# 26'' schwinn stainless rims, info needed



## nick tures (Oct 2, 2020)

just got these in some parts i bought, can anyone tell me more about these ?     are they rare ?  rear hub date is 1955        thanks


----------



## SirMike1983 (Oct 2, 2020)

It looks to me like it's not a matching set of rims. One looks like a standard knurled S6 and the other looks like a smooth stainless. The stainless is uncommon, but not truly "rare". They were an upgrade over the regular S6 rims and appeared on many of the mid-range and higher level bikes like the 3-speed Continental tourist (a different bike from the later and lower level 10-speed). They're my favorite Schwinn rim.


----------



## nick tures (Oct 2, 2020)

SirMike1983 said:


> It looks to me like it's not a matching set of rims. One looks like a standard knurled S6 and the other looks like a smooth stainless. The stainless is uncommon, but not truly "rare". They were an upgrade over the regular S6 rims and appeared on many of the mid-range and higher level bikes like the 3-speed Continental tourist (a different bike from the later and lower level 10-speed). They're my favorite Schwinn rim.
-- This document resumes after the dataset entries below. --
[./design.v]
module register64 #(parameter DATA_WIDTH_IN = 64, DATA_WIDTH_OUT = 64, INIT = 64'h0)(
	input clear, clock, enable, 
	input [DATA_WIDTH_IN-1:0]BusMuxOut,
	output wire [DATA_WIDTH_OUT-1:0]BusMuxIn
);
reg [DATA_WIDTH_IN-1:0]q;
initial q = INIT;
always @ (posedge clock)
		begin 
			if (clear) begin
				q <= {DATA_WIDTH_IN{1'b0}};
			end
			else if (enable) begin
				q <= BusMuxOut;
			end
		end
	assign BusMuxIn = q[DATA_WIDTH_OUT-1:0];
endmodule
[./run.sh]
#!/bin/bash
# OpenROAD 26Q1-2900-gdf79404cd8, Yosys 0.63+post, stock flow scripts
make -C /OpenROAD-flow-scripts/flow DESIGN_CONFIG=/design/flow/config.mk WORK_HOME=/design/flow/orfs finish
[./config.mk]
export PLATFORM = sky130hd
export DESIGN_NAME = register64
export DESIGN_NICKNAME = register64
export VERILOG_FILES = /design/flow/design.v
export SDC_FILE = /design/flow/constraint.sdc
export NUM_CORES = 4
export LEC_CHECK = 1
export CORE_UTILIZATION = 50
[./constraint.sdc]
current_design register64

set clk_period 1.0
set clk_io_pct 0.2

create_clock -name clk0 -period $clk_period [get_ports {clock}]

set non_clock_inputs [all_inputs -no_clocks]
set_input_delay [expr $clk_period * $clk_io_pct] -clock clk0 $non_clock_inputs
set_output_delay [expr $clk_period * $clk_io_pct] -clock clk0 [all_outputs]
--- design/flow/design.v ---
module MEM(
		input [31:0] 		MemWriteData_IN,
		input [5:0] 		MemControl_IN,	
		input 			MemRead_IN,	
		input [31:0] 		ALUResult_IN,	
		input [31:0] 		Data_IN,	
		output [31:0] 		WriteData_OUT,	
		output [31:0] 		Data_OUT,		
		output [1:0]  		DataSize_OUT	
);
wire [31:0]	data_read_aligned;
assign WriteData_OUT 	= MemRead_IN ? data_read_aligned : ALUResult_IN;
always begin
	data_read_aligned = MemWriteData_IN;
	case(MemControl_IN)
		6'b100001: begin
			case (ALUResult_IN[1:0])
				0: data_read_aligned = {{24{Data_IN[31]}},Data_IN[31:24]};
				1: data_read_aligned = {{24{Data_IN[23]}},Data_IN[23:16]};
				2: data_read_aligned = {{24{Data_IN[15]}},Data_IN[15:8]};
				3: data_read_aligned = {{24{Data_IN[7]}},Data_IN[7:0]};
			endcase
			DataSize_OUT = 0;
		end
		6'b101010: begin
			case (ALUResult_IN[1:0])
				0: data_read_aligned = {{24{1'b0}},Data_IN[31:24]};
				1: data_read_aligned = {{24{1'b0}},Data_IN[23:16]};
				2: data_read_aligned = {{24{1'b0}},Data_IN[15:8]};
				3: data_read_aligned = {{24{1'b0}},Data_IN[7:0]};
			endcase
			DataSize_OUT = 0;
		end
		6'b101011: begin
			case(ALUResult_IN[1:0])
				0: data_read_aligned = {{16{Data_IN[31]}},Data_IN[31:16]};
				2: data_read_aligned = {{16{Data_IN[15]}},Data_IN[15:0]};
			endcase
			DataSize_OUT = 0;
		end
		6'b101100: begin
			case(ALUResult_IN[1:0])
				0: data_read_aligned = {{16{1'b0}},Data_IN[31:16]};
				2: data_read_aligned = {{16{1'b0}},Data_IN[15:0]};
			endcase
			DataSize_OUT = 0;
		end
		6'b101101: begin
			case (ALUResult_IN[1:0])
				0: data_read_aligned 		= Data_IN;		 
				1: data_read_aligned[31:8] 	= Data_IN[23:0];	 
				2: data_read_aligned[31:16] 	= Data_IN[15:0]; 	 
				3: data_read_aligned[31:24] 	= Data_IN[7:0];		 
			endcase
			DataSize_OUT = 0;
		end
		6'b101110: begin
			case (ALUResult_IN[1:0])
				0: data_read_aligned[7:0] 	= Data_IN[31:24];	 
				1: data_read_aligned[15:0] 	= Data_IN[31:16]; 	 
				2: data_read_aligned[23:0] 	= Data_IN[31:8];	 
				3: data_read_aligned 		= Data_IN;		 
			endcase
			DataSize_OUT = 0;
		end
		6'b111101, 6'b101000, 6'b110101: begin
			data_read_aligned 	= Data_IN;
			DataSize_OUT 	= 0;
		end
		6'b101111: begin	 
			DataSize_OUT	= 1;
			Data_OUT[7:0] 	= MemWriteData_IN[7:0];
		end
		6'b110000: begin	 
			DataSize_OUT 	= 2;
			Data_OUT[15:0] 	= MemWriteData_IN[15:0];
		end
		6'b110001, 6'b110110: begin	 
			DataSize_OUT	= 0;
			Data_OUT 		= MemWriteData_IN;
		end
		6'b110010: begin	 
			case(ALUResult_IN[1:0])
				0: begin 
					Data_OUT 		= MemWriteData_IN; 
					DataSize_OUT	= 0; 
				end
				1: begin 
					Data_OUT[23:0] 	= MemWriteData_IN[31:8]; 
					DataSize_OUT	= 3; 
				end
				2: begin 
					Data_OUT[15:0]	= MemWriteData_IN[31:16]; 
					DataSize_OUT	= 2; 
				end
				3: begin 
					Data_OUT[7:0] 	= MemWriteData_IN[31:24]; 
					DataSize_OUT	= 1; 
				end
			endcase
		end
		6'b110011: begin	 
			case(ALUResult_IN[1:0])
				0: begin 
					Data_OUT[7:0] 	= MemWriteData_IN[7:0]; 
					DataSize_OUT	= 1; 
				end
				1: begin 
					Data_OUT[15:0] 	= MemWriteData_IN[15:0]; 
					DataSize_OUT	= 2; 
				end
				2: begin 
					Data_OUT[23:0] 	= MemWriteData_IN[23:0]; 
					DataSize_OUT	= 3; 
				end
				3: begin 
					Data_OUT 		= MemWriteData_IN; 
					DataSize_OUT	= 0; 
				end
			endcase
		end
		default: begin
			data_read_aligned 	= Data_IN;
			DataSize_OUT	= 0;
		end
	endcase
end
endmodule
==> run.sh <==
#!/bin/bash
# OpenROAD 26Q1-2900-gdf79404cd8, Yosys 0.63+post, stock flow scripts
make -C /OpenROAD-flow-scripts/flow DESIGN_CONFIG=/design/flow/config.mk WORK_HOME=/design/flow/orfs finish
==> config.mk <==
export PLATFORM = sky130hd
export DESIGN_NAME = NextInstructionCalculator
export DESIGN_NICKNAME = NextInstructionCalculator
export VERILOG_FILES = /design/flow/design.v
export SDC_FILE = /design/flow/constraint.sdc
export NUM_CORES = 4
export LEC_CHECK = 1
export CORE_UTILIZATION = 30
==> constraint.sdc <==
current_design NextInstructionCalculator

set clk_period 17.1
set clk_io_pct 0.2

create_clock -name clk0 -period $clk_period

set non_clock_inputs [all_inputs -no_clocks]
set_input_delay [expr $clk_period * $clk_io_pct] -clock clk0 $non_clock_inputs
set_output_delay [expr $clk_period * $clk_io_pct] -clock clk0 [all_outputs]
what is a fair price to sell them for ?


----------



## 1motime (Oct 2, 2020)

Condition on these  rims is everything.  Even though they are "Stainless" they can and do rust.  Because of that they will develop pits.  Also if the alloy is relatively soft so they do dent. 
They can really polish up nicely though!


----------



## nick tures (Oct 20, 2020)

what are they worth ?


----------



## 1motime (Oct 20, 2020)

E-bay


----------



## WES PINCHOT (Oct 20, 2020)

I HAVE SEEN A PAIR OF STAINLESS S-2'S GO FOR $300. PAIR MAYBE 10 YEARS AGO.


----------



## 1motime (Oct 20, 2020)

WES PINCHOT said:


> I HAVE SEEN A PAIR OF STAINLESS S-2'S GO FOR $300. PAIR MAYBE 10 YEARS AGO.



They were probably a matching pair


----------



## SirMike1983 (Oct 20, 2020)

Stainless S-2s will be worth more than Stainless S-6 rims. The last set of matching stainless S-6s I got came in a set of excellent condition wheels complete with spokes, dural hubs, etc. for less than half that, maybe 3 years ago. With non-matching rims, the value drops further.


----------



## WES PINCHOT (Oct 20, 2020)

1motime said:


> They were probably a matching pair



YES!


----------